Seventeen studies (690 patients) were assessed. Overall IR in the entire group was 1.62 events per 100 PY (CI = 1.03-2.55). There was no significant heterogeneity among included studies (I² = 0%, P = .52). There was no significant difference between groups in the subgroup analysis (interaction-P = .17) (Figure S13).

Late cardiac-specific mortality

Sixteen studies (859 patients) were assessed. Overall IR in the entire group was 1.36 events per 100 PY (CI = 0.54-3.45). There was significant heterogeneity among included studies (I² = 80%, P = .01). There was no significant difference between groups in the subgroup analysis (interaction-P = .23) (Figure S14).

Late stroke

Thirteen studies (884 patients) were assessed. Overall IR in the entire group was 0.51 events per 100 PY (CI = 0.32-0.83). There was significant heterogeneity among included studies (I² = 64%, P < .01). There was no significant difference between groups in the subgroup analysis (interaction-P = .35) (Figure S15).

DISCUSSION

To the best of our knowledge, this is the only meta-analysis comparing early and late outcomes of surgical and transcatheter MV interventions for AFMR. Our main findings were that, compared to isolated mitral TEER, surgical intervention (including mitral annuloplasty, concomitant AF ablation, and/or TV repair) was associated with decreased IR of:

Late severe MR (2.53 vs 6.66 events per 100 PY, P-interaction = .03)
Late all-cause mortality (3.00 vs 8.84 events per 100 PY, P-interaction = .024)
Late HF hospitalization/readmission (4.44 vs 17.03 events per 100 PY, P-interaction < .01)
Late NYHA III/IV (2.98 vs 22.47 events per 100 PY, P-interaction < .01)
Both groups were comparable in IR of early all-cause mortality, early cardiac-specific mortality, late cardiac-specific mortality, postprocedural morbidities (AKI and early stroke), and postprocedural atrial and ventricular reverse remodelling.

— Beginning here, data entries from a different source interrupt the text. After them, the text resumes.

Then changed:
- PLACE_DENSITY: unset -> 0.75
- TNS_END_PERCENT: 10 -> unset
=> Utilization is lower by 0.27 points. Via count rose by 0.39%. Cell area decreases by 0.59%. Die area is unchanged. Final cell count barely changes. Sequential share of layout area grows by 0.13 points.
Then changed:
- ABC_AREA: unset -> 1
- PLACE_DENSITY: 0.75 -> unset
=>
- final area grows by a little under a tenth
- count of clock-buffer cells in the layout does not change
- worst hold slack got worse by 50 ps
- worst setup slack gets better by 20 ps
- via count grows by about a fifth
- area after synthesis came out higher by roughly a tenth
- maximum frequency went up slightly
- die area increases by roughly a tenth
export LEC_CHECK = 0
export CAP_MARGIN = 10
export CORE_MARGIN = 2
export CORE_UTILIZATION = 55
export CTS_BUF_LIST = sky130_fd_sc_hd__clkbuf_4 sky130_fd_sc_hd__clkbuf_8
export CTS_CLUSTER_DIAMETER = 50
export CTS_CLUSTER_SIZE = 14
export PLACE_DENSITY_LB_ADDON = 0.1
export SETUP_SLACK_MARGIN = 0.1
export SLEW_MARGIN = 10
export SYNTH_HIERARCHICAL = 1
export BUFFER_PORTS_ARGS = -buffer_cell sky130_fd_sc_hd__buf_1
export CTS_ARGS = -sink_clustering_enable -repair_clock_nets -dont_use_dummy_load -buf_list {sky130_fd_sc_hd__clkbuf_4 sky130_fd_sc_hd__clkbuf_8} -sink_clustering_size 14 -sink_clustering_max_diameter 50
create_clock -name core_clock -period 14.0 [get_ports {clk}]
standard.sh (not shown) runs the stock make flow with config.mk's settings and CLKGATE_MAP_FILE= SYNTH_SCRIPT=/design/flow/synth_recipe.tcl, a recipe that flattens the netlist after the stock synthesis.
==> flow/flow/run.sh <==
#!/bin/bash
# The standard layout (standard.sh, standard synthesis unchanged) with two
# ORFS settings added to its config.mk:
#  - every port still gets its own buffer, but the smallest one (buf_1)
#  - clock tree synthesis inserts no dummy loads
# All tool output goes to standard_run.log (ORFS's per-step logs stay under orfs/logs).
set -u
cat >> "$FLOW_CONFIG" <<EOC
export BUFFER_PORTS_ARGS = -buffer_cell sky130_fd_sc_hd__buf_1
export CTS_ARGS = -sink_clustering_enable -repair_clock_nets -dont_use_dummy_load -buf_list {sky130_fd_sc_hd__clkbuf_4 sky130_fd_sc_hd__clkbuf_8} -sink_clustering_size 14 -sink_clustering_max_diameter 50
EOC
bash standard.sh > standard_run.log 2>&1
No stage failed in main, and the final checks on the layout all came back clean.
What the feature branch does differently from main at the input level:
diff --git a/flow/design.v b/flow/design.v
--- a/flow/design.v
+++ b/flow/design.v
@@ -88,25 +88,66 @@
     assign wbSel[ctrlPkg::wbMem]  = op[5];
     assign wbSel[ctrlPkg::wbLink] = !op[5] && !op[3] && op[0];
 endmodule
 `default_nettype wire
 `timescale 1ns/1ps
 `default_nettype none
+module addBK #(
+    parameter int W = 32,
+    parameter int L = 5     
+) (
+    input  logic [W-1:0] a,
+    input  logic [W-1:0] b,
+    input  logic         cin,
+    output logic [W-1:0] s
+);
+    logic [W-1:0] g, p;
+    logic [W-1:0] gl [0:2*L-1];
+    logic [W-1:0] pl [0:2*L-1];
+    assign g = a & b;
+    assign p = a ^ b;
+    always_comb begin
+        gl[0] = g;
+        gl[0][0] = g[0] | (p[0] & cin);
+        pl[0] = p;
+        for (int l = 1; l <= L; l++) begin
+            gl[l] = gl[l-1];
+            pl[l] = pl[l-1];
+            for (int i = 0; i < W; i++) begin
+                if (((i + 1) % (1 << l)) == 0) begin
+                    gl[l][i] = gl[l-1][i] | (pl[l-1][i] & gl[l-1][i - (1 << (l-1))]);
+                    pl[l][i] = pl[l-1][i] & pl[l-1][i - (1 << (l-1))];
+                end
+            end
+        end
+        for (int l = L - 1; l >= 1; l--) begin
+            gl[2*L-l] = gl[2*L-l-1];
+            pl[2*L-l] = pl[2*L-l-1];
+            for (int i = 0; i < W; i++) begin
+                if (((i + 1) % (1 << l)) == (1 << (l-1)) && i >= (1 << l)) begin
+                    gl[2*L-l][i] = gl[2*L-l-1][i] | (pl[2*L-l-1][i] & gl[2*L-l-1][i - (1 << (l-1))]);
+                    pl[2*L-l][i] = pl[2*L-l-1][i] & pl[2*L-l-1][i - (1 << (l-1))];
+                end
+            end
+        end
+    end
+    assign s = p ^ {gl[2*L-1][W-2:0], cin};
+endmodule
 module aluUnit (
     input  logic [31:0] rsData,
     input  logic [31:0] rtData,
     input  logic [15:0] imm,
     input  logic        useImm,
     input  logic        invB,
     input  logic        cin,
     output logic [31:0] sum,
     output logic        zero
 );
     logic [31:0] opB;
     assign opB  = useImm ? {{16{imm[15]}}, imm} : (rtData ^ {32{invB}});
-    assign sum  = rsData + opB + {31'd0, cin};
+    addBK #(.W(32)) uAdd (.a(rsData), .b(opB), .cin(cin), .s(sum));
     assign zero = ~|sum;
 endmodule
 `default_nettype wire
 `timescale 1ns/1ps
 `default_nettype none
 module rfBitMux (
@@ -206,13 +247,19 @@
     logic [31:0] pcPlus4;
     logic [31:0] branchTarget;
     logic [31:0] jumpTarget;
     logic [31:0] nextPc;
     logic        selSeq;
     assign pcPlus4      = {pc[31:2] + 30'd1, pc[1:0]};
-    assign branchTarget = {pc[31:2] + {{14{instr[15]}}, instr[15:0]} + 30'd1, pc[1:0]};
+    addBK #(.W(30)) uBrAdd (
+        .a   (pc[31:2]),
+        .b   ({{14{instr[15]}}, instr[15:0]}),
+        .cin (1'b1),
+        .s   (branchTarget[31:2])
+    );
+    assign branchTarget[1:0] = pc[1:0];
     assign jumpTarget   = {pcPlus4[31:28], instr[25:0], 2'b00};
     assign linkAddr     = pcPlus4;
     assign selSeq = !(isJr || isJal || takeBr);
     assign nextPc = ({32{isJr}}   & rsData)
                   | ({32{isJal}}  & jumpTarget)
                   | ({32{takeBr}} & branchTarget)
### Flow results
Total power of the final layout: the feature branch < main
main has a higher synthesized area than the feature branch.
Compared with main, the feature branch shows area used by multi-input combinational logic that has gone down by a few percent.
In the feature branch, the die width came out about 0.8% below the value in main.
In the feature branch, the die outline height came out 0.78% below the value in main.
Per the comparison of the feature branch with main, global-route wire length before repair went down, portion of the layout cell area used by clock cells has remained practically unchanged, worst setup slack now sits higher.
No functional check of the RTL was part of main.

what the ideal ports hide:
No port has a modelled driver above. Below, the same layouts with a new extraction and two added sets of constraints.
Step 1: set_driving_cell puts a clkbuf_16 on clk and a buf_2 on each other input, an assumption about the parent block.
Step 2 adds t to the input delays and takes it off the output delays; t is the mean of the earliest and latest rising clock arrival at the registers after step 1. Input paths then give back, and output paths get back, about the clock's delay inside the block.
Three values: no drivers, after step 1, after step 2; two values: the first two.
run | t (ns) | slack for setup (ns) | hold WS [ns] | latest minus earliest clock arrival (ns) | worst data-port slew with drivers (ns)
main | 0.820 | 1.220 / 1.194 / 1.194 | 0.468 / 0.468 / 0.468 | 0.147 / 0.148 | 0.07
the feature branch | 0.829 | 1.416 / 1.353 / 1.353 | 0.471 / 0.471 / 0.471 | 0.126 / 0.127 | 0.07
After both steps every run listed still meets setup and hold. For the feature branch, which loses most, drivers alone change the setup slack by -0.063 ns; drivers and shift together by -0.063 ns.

We attribute the better outcome of surgical intervention over TEER to concomitant interventions such as mitral annuloplasty, AF ablation, and TR repair that address other aspects of AFMR pathophysiology including atrial fibrillation and TR.

Early and late severe mitral regurgitation

Our study demonstrated that IR of early and late recurrent MR was significantly higher in TEER compared to surgery. An explanation is that surgery directly repairs annular dilation, the primary cause of AFMR, while TEER only approximates leaflets, and its effect on the annulus is not as direct as surgery.

Several studies have reported mitral annular diameter decrease following TEER, particularly in patients with FMR,^22–27 supporting the treatment rationale. Patzelt et al. reported a reduction in mitral annular diameters in VFMR at patient follow-up²⁸; however, we could not analyse this reduction due to data unavailability. Therapeutic left ventricular remodelling after TEER can also be assessed by a reduction in LVEDD.²⁹ Our analysis showed both interventions resulted in comparable reductions in left atrial and left ventricular diameters, with slight benefit associated with the surgical group despite their relatively larger preprocedural left atrial and left ventricular diameters and volumes. These findings further suggest that superior outcomes associated with surgery may stem from its direct repair of the mitral annulus, while TEER relies on delayed cardiac remodelling.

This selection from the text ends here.